PROBLEM TO WORK ON
Please take the lines from the one holding "min_period_ps = 4450" through the one holding "routed-via-count = 16000" in the data below and copy them exactly.

RECORD EXTRACTS
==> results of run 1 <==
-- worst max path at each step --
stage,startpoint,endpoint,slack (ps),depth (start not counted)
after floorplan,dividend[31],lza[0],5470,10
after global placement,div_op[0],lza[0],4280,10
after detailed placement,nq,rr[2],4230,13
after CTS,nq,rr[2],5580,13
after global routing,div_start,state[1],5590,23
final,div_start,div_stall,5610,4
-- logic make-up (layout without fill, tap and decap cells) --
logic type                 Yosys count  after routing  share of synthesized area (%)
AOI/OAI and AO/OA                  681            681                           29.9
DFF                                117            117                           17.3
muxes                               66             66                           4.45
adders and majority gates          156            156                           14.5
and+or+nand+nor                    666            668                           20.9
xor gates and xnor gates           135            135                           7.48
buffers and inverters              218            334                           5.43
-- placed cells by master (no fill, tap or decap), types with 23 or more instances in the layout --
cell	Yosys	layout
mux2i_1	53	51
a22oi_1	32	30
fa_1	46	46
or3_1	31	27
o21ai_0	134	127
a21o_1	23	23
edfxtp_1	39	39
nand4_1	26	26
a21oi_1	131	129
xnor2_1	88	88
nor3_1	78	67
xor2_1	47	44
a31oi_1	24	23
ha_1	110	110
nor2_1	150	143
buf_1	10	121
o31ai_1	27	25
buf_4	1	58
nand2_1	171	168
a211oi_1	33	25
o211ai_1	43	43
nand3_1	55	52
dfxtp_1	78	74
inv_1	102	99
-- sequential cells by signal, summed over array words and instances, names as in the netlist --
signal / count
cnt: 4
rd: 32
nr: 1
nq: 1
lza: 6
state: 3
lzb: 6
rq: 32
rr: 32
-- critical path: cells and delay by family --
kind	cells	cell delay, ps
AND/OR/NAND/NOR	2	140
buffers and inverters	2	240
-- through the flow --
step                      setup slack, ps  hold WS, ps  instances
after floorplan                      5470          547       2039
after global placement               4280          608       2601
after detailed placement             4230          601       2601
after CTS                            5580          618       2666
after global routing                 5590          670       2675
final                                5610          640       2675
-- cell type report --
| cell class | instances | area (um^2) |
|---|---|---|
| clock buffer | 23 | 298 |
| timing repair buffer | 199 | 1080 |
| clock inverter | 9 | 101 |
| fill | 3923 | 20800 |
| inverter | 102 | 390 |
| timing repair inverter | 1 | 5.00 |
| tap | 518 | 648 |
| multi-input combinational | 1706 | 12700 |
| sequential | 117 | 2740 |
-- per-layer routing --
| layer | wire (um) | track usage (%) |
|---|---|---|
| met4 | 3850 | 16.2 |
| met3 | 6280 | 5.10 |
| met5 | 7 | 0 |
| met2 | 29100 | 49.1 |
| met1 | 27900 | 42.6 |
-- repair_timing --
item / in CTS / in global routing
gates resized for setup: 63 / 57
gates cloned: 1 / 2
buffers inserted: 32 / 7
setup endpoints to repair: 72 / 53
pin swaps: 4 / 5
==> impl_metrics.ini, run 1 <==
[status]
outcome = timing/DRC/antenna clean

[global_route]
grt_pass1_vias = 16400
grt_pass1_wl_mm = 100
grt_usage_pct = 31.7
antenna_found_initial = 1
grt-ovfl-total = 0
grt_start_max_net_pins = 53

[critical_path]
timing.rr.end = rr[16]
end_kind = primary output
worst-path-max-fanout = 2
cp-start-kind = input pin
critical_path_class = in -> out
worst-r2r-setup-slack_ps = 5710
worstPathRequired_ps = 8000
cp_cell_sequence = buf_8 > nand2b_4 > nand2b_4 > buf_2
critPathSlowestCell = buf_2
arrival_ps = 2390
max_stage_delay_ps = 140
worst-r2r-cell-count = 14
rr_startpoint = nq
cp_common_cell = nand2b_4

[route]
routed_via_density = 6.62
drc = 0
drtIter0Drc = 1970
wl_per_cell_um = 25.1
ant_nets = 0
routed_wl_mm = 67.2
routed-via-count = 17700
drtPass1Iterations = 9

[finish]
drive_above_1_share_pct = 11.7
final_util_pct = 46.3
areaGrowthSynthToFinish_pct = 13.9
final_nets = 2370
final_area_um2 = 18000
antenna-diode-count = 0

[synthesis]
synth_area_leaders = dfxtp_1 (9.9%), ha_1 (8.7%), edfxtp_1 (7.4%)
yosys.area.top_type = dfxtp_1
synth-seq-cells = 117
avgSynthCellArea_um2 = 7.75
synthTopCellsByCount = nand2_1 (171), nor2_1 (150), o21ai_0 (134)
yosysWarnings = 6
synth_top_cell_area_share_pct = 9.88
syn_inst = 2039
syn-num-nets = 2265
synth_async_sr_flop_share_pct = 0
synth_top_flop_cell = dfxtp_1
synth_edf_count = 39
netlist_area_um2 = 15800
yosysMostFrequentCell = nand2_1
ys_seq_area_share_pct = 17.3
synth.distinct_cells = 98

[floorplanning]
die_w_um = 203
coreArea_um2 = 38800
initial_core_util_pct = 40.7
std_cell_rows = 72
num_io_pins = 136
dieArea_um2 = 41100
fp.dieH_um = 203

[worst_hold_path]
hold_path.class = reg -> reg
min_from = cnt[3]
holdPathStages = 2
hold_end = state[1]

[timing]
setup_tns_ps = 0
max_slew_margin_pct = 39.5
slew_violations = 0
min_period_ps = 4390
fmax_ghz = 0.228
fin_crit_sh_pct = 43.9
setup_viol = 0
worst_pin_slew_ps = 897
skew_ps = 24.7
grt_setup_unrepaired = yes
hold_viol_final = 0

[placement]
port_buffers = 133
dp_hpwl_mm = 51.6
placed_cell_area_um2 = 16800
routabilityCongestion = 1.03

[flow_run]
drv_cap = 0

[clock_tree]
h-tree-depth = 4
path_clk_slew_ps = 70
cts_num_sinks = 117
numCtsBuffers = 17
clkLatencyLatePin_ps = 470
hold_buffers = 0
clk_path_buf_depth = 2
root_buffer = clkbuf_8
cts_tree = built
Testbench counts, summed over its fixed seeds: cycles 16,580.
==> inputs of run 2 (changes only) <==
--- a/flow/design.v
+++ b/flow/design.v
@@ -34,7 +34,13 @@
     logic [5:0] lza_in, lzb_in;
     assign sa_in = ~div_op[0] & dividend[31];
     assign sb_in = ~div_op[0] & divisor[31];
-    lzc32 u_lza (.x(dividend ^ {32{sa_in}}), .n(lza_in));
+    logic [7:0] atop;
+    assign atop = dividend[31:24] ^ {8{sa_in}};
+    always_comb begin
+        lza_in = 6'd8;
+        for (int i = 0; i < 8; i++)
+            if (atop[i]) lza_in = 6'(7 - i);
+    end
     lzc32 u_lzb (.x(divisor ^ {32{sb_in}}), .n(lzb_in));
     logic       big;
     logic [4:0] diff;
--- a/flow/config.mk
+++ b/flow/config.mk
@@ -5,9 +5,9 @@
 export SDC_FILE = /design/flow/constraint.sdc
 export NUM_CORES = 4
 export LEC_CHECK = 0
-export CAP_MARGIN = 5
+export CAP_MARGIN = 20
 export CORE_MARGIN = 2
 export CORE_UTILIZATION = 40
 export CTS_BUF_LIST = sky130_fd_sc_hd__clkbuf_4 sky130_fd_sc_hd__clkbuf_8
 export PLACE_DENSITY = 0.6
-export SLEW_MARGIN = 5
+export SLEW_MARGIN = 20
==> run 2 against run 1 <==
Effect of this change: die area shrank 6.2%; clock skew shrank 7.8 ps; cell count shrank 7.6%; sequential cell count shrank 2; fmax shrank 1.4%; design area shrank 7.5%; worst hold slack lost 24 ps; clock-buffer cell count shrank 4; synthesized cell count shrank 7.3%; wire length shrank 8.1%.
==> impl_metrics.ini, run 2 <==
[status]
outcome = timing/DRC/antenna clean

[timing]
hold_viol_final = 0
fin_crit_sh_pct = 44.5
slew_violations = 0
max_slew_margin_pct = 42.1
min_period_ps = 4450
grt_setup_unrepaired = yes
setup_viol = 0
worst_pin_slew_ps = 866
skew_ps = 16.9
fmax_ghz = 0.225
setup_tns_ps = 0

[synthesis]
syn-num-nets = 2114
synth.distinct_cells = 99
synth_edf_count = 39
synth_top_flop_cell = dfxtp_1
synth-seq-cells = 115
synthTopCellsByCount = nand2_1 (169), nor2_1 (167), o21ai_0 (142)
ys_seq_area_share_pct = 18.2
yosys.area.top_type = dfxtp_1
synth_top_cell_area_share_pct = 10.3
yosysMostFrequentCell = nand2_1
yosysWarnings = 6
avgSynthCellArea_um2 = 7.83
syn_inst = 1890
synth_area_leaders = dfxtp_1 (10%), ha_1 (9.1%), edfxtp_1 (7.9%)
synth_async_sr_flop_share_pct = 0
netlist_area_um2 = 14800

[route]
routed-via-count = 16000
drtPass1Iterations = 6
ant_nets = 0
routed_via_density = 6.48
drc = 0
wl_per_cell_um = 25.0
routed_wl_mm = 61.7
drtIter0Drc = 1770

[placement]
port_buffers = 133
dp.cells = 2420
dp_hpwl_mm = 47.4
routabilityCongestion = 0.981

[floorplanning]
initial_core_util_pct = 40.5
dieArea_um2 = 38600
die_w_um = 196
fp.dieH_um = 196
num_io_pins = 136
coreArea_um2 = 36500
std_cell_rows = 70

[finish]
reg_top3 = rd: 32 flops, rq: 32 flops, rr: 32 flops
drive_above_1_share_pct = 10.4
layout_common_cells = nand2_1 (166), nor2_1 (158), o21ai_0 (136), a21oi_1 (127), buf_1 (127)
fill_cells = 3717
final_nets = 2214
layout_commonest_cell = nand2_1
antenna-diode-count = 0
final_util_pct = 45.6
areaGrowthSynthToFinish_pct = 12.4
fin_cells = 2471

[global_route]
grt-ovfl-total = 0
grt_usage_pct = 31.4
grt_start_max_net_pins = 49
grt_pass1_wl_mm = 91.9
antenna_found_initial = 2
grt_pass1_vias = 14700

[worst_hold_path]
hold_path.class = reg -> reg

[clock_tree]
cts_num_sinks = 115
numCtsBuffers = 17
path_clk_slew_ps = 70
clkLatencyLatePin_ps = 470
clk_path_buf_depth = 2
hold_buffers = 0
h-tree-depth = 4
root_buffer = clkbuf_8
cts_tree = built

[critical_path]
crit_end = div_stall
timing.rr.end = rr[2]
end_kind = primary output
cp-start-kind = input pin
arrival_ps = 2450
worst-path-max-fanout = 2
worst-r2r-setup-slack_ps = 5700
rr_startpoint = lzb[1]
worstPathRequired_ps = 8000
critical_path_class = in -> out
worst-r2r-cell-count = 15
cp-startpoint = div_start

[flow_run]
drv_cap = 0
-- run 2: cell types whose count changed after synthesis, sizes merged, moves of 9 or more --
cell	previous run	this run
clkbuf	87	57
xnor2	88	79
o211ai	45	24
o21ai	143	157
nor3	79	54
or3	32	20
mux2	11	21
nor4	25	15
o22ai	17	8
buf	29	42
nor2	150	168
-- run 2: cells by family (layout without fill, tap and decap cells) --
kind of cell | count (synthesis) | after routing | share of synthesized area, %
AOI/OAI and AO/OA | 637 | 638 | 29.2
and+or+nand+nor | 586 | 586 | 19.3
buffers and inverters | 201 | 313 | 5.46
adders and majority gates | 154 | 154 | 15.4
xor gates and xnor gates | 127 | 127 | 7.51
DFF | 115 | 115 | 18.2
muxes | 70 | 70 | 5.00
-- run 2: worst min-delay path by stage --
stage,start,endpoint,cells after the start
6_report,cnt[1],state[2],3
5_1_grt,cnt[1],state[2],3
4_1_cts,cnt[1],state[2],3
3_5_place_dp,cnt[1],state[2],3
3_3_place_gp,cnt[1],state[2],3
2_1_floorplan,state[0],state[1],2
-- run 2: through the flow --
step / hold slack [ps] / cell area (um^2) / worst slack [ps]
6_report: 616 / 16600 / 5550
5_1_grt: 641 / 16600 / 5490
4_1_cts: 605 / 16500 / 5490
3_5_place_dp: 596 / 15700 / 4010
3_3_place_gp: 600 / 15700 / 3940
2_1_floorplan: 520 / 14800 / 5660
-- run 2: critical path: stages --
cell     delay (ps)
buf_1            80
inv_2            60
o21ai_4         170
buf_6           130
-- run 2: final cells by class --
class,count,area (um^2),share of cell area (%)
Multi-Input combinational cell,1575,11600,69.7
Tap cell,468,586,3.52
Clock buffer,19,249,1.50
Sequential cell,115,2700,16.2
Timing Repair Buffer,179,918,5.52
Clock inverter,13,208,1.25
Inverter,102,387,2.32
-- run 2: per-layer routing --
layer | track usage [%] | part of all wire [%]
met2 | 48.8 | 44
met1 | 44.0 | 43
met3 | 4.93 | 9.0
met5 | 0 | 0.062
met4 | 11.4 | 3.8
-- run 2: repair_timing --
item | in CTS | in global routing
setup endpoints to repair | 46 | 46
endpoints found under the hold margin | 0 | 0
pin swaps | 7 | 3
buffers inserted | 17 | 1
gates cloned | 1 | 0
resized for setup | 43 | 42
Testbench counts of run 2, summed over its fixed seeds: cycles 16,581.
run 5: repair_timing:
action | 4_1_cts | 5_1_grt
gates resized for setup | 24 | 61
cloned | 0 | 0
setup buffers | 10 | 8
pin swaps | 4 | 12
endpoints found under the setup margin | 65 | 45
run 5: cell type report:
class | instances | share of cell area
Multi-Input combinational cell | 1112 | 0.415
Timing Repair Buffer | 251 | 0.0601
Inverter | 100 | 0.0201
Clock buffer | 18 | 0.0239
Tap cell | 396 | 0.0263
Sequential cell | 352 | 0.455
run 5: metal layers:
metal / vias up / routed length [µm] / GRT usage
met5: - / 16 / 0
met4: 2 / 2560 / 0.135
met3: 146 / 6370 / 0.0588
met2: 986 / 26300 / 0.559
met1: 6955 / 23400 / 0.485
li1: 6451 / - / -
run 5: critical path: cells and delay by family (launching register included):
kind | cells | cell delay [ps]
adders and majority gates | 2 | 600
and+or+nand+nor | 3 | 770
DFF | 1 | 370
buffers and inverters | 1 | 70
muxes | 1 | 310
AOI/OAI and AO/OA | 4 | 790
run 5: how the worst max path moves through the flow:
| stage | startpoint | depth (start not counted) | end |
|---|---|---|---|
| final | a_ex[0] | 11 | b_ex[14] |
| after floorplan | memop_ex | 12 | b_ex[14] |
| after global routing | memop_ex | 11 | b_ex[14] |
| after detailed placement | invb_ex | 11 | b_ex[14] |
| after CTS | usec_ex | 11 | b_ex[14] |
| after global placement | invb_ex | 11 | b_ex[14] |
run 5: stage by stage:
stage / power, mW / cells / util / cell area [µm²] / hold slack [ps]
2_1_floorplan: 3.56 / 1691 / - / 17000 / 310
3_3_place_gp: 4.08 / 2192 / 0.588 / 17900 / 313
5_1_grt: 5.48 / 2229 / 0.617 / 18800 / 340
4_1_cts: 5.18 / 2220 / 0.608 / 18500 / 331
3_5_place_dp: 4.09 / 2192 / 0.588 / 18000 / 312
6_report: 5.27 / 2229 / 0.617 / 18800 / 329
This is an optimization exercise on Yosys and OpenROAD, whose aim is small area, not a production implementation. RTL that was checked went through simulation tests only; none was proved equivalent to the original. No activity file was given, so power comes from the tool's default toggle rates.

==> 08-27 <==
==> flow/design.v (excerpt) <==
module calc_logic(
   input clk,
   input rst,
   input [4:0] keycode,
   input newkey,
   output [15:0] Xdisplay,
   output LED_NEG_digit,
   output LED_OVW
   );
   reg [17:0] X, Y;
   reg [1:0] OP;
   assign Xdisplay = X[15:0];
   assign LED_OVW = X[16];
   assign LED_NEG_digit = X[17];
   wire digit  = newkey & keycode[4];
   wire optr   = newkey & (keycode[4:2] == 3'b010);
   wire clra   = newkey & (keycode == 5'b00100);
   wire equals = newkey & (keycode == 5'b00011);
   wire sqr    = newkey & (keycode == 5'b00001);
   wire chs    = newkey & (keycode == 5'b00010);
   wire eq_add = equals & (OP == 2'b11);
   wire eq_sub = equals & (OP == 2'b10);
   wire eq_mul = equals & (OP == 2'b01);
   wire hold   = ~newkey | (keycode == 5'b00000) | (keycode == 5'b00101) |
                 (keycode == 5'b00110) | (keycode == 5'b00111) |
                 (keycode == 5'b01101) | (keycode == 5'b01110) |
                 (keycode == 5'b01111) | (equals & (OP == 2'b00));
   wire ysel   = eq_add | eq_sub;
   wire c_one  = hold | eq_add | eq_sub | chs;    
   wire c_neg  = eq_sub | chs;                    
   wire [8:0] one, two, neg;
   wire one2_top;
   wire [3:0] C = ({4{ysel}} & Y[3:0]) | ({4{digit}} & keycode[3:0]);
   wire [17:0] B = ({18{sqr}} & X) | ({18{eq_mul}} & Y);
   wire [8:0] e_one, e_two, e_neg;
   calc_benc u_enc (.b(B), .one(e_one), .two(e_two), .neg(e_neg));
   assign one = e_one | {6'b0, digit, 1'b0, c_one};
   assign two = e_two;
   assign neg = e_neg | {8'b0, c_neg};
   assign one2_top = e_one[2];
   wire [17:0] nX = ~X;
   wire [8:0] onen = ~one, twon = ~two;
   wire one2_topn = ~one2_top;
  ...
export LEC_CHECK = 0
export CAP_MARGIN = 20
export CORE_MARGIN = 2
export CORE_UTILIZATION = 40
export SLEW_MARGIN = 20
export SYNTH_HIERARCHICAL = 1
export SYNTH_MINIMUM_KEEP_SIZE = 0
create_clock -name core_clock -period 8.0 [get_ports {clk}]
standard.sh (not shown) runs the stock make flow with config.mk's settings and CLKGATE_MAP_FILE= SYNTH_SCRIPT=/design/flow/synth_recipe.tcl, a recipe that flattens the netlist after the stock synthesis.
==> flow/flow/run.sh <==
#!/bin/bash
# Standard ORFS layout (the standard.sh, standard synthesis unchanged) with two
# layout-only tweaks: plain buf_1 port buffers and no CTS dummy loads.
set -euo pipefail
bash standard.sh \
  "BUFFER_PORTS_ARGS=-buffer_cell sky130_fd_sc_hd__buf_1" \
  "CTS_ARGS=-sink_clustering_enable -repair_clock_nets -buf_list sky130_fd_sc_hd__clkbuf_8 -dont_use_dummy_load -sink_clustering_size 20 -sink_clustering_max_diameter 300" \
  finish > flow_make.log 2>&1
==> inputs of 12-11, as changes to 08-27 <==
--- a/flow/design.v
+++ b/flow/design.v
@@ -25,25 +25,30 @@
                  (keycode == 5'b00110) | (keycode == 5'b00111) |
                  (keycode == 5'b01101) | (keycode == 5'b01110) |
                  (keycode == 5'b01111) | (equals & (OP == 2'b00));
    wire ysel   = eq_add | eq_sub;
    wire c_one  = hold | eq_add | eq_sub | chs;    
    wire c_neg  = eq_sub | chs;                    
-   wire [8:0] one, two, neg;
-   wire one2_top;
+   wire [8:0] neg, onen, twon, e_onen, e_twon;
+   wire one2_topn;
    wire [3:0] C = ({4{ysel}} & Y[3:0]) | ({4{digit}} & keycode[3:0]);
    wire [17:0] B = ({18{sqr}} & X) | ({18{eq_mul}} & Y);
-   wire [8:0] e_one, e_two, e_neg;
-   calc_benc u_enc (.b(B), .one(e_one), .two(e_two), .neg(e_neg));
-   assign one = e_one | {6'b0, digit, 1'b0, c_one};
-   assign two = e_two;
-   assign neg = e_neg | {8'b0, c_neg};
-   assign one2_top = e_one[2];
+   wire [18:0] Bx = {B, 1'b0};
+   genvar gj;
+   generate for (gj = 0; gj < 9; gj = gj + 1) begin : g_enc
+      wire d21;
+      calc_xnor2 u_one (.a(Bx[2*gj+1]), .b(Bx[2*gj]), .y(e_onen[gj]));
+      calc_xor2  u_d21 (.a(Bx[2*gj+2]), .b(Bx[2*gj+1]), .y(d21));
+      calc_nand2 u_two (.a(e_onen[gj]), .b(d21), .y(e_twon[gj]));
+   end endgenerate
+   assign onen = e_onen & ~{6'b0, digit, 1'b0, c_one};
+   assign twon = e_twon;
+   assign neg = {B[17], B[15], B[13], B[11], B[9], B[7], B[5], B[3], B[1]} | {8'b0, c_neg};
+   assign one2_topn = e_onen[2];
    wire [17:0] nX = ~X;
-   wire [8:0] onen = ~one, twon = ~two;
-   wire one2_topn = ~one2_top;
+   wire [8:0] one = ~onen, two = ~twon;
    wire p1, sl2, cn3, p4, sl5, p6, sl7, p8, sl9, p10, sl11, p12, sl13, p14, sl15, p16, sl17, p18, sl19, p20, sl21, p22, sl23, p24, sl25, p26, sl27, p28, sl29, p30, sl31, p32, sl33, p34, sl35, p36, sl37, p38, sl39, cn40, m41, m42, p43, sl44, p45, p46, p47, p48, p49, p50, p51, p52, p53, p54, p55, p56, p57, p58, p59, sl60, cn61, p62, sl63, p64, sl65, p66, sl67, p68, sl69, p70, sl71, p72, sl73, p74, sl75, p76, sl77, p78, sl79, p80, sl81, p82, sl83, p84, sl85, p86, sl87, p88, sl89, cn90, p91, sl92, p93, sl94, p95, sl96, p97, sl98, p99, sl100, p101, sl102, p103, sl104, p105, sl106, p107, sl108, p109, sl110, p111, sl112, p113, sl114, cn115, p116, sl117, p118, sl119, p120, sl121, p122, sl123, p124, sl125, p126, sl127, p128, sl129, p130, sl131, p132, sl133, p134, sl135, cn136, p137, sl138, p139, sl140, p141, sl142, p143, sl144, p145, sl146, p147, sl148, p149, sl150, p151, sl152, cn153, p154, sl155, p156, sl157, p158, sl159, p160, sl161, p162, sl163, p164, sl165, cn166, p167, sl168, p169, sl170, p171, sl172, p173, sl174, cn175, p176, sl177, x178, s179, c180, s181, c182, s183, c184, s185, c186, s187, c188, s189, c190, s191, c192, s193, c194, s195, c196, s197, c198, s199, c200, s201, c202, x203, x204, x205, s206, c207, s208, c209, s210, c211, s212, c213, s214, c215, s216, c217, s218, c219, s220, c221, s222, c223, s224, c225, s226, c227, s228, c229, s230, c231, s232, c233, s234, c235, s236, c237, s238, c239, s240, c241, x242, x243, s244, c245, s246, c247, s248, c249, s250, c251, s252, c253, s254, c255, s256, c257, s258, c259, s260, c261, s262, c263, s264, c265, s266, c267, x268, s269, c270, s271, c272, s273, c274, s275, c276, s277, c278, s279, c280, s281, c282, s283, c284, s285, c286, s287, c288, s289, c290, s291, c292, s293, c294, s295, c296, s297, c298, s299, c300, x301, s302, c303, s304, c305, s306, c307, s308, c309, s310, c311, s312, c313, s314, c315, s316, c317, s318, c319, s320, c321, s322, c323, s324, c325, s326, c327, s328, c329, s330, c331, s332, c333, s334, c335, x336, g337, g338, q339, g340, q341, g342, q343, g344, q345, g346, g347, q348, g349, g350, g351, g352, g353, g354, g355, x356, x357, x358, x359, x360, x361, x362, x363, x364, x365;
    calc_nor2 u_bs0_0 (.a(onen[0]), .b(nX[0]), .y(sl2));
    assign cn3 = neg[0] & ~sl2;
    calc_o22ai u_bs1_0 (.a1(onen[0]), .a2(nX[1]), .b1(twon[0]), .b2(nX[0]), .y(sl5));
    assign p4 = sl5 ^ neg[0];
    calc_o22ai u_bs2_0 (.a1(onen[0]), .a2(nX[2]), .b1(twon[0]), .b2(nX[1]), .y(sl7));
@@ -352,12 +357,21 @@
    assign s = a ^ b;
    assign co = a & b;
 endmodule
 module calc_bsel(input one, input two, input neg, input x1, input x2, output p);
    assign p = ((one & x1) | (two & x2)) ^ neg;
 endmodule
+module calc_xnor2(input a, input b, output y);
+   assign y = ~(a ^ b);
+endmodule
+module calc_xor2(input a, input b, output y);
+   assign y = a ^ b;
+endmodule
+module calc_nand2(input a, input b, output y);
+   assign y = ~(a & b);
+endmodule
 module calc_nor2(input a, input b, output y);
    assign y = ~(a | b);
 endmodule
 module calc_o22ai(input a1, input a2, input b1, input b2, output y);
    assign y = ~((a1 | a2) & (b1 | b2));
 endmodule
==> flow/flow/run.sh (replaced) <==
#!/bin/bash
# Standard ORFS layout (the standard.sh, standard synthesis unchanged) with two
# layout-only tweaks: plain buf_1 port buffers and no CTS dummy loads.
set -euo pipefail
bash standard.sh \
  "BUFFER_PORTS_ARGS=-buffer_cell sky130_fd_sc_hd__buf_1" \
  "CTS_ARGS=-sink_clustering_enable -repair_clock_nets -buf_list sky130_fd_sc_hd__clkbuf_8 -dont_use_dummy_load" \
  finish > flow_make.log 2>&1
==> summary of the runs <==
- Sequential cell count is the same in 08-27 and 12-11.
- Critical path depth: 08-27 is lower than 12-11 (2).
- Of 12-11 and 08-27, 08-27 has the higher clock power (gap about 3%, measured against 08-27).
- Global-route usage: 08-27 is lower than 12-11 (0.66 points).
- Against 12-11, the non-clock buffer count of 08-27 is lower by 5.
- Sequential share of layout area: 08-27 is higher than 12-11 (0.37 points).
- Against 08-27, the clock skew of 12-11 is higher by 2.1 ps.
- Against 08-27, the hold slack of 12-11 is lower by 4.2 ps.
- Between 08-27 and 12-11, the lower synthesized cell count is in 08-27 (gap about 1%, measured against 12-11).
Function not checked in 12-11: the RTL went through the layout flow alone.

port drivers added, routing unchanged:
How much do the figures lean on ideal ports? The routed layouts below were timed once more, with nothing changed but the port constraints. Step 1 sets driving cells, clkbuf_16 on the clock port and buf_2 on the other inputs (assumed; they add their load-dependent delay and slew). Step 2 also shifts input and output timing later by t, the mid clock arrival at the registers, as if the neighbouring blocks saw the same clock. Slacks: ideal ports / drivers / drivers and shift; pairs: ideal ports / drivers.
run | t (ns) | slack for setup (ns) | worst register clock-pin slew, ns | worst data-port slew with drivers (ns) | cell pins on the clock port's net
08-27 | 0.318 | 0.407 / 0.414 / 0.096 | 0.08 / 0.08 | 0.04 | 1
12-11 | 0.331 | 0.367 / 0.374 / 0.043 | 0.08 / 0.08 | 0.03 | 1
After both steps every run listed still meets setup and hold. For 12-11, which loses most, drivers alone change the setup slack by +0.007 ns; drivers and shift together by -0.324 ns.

EXPECTED ANSWER
min_period_ps = 4450
grt_setup_unrepaired = yes
setup_viol = 0
worst_pin_slew_ps = 866
skew_ps = 16.9
fmax_ghz = 0.225
setup_tns_ps = 0

[synthesis]
syn-num-nets = 2114
synth.distinct_cells = 99
synth_edf_count = 39
synth_top_flop_cell = dfxtp_1
synth-seq-cells = 115
synthTopCellsByCount = nand2_1 (169), nor2_1 (167), o21ai_0 (142)
ys_seq_area_share_pct = 18.2
yosys.area.top_type = dfxtp_1
synth_top_cell_area_share_pct = 10.3
yosysMostFrequentCell = nand2_1
yosysWarnings = 6
avgSynthCellArea_um2 = 7.83
syn_inst = 1890
synth_area_leaders = dfxtp_1 (10%), ha_1 (9.1%), edfxtp_1 (7.9%)
synth_async_sr_flop_share_pct = 0
netlist_area_um2 = 14800

[route]
routed-via-count = 16000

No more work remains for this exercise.